Sunday, February 7, 2010

F. Gonzalez-Crussi

Two books I acquired turned out to be among the best I've read on the subject of death. First, they do not sensationalize. Second, they are nearly poetic in their examination of the processes of life to death. Written by Dr. F. Gonzalez-Crussi, who in the 1990's was head of laboratories and professor of pathology at the Children's Memorial Hospital of Northwestern University in Chicago. He ponders death from his unusual perspective of, as he puts it, "a corpse handler" in his earlier book, Notes of an Anatomist, and continues where he left off in the essays within these books. His thoughts and writings emanate from his experience surrounding death and his "communion with the dead".  Suspended Animation, six essays on the preservation of bodily parts, is also illustrated with the amazing photographs of Rosamond W. Purcell. (Harcourt—Brace & Co.  1995)
His essays and her photographs within this book are poetical in nature, personal, and full of the awe and reverence of a writer and a photographer who truly respect both the physical processes and the nature of our brief time here on earth. The essays examine the various ways in which we try to preserve remnants of our physical existence. Chapter titles are: 
  • Microcosm in a Bottle
  • Of Flaying, Dismemberment, and other Inconveniences
  • Bologna, The Learned
  • Waxing Philosophical ... and a bit Hypersensitive
  • How We Come to Be
  • Nature's Lapses
... plus a Photographer's Note from Purcell. The photographs are rich still life details made in medical and anatomy collections in Spain, Italy and the USA.

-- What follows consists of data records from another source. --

### config.mk
export PLATFORM = sky130hd
export DESIGN_NAME = if_stage
export DESIGN_NICKNAME = d
export VERILOG_FILES = /design/src/rtl/mips_pkg.sv /design/src/rtl/fetch_fifo.sv /design/src/rtl/if_stage.sv
export SDC_FILE = /design/constraint.sdc
export NUM_CORES = 1
export LEC_CHECK = 0
export ABC_CLOCK_PERIOD_IN_PS = 1800
export CORE_MARGIN = 2
export CORE_UTILIZATION = 55
export CTS_BUF_LIST = sky130_fd_sc_hd__clkbuf_8
export CTS_CLUSTER_DIAMETER = 120
export DETAILED_ROUTE_END_ITERATION = 10
export DONT_BUFFER_PORTS = 1
export PLACE_DENSITY = 0.73
export SYNTH_ARGS = -nofsm -noshare
export SYNTH_HDL_FRONTEND = slang
export SYNTH_SLANG_ARGS = --single-unit
export TNS_END_PERCENT = 20
### constraint.sdc
create_clock -name clk -period 1.8 [get_ports clk]
set_input_delay 0.36 -clock clk [delete_from_list [all_inputs] [get_ports clk]]
set_output_delay 0.36 -clock clk [all_outputs]
set_load 0.05 [all_outputs]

An earlier book from Dr. Gonzalez-Crussi centers around a return to his homeland to revisit Mexico's Day of the Dead, the long tradition of the cemetery vigils of November 2. In this little book, also from Harcourt—Brace & Co. 1993, The Day of the Dead and Other Mortal Reflections, we find these chapters:
  • A Visit to the Embalmer, 
  • The Grin of the Calavera
  • Of Skulls in a Heap and Soft Parts in Glass Jars, 
  • Two Unrecorded Scenes, 
  • Moonlight Autopsy, 
  • Lights, Camera, Stillness! Death and the Visual Arts.
It explores many facets and perceptions, times and locations, all written in a wonderfully immediate and personal tone.

Continuing with the theme of today's entry, I include here an image of a stereo card in my collection. It is from "The Edinburgh Atlas of Anatomy" and is of the dissected human thorax. The over-sized yellow card has the explanatory text on the back and was doubtlessly used by medical students and anatomists in the late 19th or early 20th Century. One can see this image in full 3-D with a traditional stereo viewer.